### Material for this exercise
►

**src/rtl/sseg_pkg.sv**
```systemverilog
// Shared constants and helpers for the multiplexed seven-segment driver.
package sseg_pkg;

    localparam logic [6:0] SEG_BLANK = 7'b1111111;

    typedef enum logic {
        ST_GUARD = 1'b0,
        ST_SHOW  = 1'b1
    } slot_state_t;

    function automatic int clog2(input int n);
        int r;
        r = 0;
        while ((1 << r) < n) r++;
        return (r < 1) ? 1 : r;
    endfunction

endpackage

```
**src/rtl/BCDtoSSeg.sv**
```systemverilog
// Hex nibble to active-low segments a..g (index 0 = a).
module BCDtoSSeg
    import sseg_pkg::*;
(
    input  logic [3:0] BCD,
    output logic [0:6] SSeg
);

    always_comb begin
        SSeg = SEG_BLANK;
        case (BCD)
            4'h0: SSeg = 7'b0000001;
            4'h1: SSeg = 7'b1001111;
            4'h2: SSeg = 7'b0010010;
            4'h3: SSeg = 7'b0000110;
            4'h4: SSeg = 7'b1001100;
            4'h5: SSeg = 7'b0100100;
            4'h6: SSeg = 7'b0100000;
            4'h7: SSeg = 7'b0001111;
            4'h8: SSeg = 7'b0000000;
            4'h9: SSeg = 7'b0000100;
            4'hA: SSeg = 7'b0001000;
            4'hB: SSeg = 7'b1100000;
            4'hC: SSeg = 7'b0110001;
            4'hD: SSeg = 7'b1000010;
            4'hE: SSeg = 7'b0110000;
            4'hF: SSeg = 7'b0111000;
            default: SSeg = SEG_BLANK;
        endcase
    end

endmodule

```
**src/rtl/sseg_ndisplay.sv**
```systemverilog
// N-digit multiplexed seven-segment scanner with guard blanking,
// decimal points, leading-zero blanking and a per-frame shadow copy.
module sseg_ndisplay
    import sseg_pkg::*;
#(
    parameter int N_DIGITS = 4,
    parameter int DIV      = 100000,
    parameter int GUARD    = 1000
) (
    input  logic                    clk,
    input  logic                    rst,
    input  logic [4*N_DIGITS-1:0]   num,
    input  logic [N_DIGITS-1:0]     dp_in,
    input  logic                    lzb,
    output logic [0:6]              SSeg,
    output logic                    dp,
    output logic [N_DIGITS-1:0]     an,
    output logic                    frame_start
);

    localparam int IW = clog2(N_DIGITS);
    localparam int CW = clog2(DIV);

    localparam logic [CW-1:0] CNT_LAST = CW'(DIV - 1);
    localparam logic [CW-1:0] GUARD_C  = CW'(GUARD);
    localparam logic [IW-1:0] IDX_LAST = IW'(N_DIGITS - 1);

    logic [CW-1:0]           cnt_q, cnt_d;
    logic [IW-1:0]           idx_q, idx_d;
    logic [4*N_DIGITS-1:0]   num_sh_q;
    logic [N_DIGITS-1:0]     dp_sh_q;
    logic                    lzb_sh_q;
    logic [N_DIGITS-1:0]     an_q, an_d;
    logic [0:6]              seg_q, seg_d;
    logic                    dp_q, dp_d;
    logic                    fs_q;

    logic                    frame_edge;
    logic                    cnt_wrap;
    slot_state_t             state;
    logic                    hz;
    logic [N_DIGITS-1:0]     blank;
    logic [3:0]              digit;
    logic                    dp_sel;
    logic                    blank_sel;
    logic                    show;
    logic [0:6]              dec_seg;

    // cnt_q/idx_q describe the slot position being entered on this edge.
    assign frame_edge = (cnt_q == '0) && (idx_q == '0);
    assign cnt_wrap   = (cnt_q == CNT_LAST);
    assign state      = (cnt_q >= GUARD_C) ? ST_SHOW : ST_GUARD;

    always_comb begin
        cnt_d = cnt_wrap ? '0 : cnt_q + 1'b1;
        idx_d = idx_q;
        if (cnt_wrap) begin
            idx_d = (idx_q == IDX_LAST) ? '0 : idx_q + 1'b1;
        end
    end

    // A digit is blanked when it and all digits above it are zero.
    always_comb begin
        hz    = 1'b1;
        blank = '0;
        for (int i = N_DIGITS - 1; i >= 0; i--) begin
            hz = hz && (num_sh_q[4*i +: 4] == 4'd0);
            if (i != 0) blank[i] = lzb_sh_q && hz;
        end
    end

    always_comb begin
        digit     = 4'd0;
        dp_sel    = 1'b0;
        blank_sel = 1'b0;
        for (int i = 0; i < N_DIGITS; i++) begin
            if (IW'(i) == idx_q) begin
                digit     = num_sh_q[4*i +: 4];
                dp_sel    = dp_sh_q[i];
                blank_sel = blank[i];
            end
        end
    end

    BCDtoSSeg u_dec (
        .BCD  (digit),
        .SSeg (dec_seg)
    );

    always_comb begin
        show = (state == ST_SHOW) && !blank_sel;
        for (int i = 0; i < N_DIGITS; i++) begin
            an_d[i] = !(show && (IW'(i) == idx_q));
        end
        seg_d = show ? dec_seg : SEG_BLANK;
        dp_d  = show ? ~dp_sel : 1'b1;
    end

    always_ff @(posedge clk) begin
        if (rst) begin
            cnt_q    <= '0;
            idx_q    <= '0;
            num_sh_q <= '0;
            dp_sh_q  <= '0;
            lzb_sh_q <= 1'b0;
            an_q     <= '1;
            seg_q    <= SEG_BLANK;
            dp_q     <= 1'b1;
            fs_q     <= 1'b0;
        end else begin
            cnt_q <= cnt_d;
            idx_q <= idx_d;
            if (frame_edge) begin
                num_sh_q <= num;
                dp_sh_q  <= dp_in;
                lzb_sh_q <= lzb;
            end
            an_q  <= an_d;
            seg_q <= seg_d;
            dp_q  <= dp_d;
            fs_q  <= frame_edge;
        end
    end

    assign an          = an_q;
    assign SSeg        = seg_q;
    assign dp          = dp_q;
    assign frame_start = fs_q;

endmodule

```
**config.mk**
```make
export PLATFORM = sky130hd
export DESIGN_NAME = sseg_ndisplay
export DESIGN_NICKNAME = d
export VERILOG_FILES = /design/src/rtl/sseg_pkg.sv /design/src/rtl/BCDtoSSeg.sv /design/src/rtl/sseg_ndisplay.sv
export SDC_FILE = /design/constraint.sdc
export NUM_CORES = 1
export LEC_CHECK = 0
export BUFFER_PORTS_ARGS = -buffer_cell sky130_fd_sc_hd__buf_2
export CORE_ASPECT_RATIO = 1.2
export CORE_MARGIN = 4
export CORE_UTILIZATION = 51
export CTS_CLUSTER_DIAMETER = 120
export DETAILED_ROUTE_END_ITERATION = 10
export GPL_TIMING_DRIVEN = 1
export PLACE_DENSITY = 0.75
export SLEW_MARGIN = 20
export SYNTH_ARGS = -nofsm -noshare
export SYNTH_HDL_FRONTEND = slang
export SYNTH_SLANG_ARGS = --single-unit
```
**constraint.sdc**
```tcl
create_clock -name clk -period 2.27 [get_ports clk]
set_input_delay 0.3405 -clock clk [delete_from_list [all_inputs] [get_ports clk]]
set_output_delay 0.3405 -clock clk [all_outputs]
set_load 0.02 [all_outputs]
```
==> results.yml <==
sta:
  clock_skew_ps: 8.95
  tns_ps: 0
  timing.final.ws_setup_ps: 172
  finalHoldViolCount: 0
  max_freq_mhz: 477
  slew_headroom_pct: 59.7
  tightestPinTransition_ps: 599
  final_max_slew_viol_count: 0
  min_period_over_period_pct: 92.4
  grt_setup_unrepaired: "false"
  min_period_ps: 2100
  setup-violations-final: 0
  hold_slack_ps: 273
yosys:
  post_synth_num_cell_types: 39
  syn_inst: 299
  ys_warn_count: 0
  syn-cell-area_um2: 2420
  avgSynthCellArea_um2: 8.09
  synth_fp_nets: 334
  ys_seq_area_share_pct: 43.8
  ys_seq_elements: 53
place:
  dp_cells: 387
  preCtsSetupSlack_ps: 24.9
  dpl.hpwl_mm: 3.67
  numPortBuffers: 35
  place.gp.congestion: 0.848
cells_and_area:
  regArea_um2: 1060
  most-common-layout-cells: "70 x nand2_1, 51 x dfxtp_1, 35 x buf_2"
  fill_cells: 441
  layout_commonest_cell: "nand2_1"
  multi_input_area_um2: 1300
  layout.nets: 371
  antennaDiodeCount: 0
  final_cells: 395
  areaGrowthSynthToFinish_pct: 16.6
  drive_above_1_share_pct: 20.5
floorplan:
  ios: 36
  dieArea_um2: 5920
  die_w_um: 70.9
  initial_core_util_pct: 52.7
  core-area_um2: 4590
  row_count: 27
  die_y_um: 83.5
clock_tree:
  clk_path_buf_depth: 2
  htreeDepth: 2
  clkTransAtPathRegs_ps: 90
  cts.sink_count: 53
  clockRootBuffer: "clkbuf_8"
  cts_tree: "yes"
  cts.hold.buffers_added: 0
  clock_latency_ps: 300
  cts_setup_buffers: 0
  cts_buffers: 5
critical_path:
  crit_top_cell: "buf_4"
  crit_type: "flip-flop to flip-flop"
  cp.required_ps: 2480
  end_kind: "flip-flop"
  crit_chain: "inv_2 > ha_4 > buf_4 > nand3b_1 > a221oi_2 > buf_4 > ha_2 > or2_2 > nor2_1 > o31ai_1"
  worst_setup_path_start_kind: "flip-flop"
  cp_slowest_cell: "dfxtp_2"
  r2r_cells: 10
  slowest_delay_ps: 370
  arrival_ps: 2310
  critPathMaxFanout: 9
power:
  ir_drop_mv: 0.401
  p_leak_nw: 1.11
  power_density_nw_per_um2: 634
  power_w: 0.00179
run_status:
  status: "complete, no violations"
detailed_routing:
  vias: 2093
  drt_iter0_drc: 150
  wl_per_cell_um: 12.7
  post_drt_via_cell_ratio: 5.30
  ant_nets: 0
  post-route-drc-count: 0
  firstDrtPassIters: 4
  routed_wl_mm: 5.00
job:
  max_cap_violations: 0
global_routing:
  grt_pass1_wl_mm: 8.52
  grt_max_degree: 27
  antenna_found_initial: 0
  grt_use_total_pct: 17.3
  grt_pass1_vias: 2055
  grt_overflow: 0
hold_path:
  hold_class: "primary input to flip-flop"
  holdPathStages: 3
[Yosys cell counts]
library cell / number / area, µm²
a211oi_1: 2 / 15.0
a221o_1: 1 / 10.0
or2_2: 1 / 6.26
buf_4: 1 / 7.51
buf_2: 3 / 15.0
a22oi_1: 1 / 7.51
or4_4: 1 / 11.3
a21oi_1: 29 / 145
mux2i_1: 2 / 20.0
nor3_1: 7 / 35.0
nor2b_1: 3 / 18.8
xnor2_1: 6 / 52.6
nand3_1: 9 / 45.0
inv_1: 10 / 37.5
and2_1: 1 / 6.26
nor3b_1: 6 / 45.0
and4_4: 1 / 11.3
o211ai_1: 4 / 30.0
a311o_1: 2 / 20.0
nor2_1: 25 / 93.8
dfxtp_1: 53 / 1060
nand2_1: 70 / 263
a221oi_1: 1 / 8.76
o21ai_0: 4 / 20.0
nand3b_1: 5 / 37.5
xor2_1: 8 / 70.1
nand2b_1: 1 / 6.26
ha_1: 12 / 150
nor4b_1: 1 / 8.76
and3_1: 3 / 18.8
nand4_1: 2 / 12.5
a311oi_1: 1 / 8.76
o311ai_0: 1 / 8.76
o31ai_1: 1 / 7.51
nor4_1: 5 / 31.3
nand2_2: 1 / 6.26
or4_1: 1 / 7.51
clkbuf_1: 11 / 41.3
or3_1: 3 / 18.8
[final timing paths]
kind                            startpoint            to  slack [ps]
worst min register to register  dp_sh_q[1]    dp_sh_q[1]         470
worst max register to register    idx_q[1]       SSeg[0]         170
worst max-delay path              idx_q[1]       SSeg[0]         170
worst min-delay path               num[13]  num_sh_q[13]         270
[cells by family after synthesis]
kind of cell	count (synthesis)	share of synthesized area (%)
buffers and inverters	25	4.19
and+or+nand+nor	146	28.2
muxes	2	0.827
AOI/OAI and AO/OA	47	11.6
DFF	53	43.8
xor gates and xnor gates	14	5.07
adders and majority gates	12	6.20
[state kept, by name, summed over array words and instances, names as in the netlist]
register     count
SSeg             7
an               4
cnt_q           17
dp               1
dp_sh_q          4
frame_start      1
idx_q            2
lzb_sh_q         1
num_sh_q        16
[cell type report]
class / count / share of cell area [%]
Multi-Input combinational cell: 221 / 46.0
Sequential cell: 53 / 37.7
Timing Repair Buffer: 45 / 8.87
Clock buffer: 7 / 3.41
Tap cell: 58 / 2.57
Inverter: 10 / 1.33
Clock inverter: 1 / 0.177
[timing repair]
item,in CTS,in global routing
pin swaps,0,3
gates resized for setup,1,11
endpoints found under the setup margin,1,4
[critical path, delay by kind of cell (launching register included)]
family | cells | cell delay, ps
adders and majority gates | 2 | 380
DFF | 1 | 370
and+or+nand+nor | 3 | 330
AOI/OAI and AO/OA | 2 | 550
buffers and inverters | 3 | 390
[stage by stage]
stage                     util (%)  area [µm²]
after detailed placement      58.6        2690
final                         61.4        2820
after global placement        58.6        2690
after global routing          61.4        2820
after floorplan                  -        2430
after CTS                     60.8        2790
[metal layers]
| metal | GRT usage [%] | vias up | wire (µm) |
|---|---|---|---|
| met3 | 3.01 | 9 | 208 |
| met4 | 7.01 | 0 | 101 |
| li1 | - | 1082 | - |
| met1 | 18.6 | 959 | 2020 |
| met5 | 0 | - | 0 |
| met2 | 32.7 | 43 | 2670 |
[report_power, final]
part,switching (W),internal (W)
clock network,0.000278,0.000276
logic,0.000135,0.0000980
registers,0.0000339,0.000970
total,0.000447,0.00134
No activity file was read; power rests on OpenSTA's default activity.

◄

### What to produce
Copy out each line of the listing that holds the word "zero".

### Task response
// decimal points, leading-zero blanking and a per-frame shadow copy.
    // A digit is blanked when it and all digits above it are zero.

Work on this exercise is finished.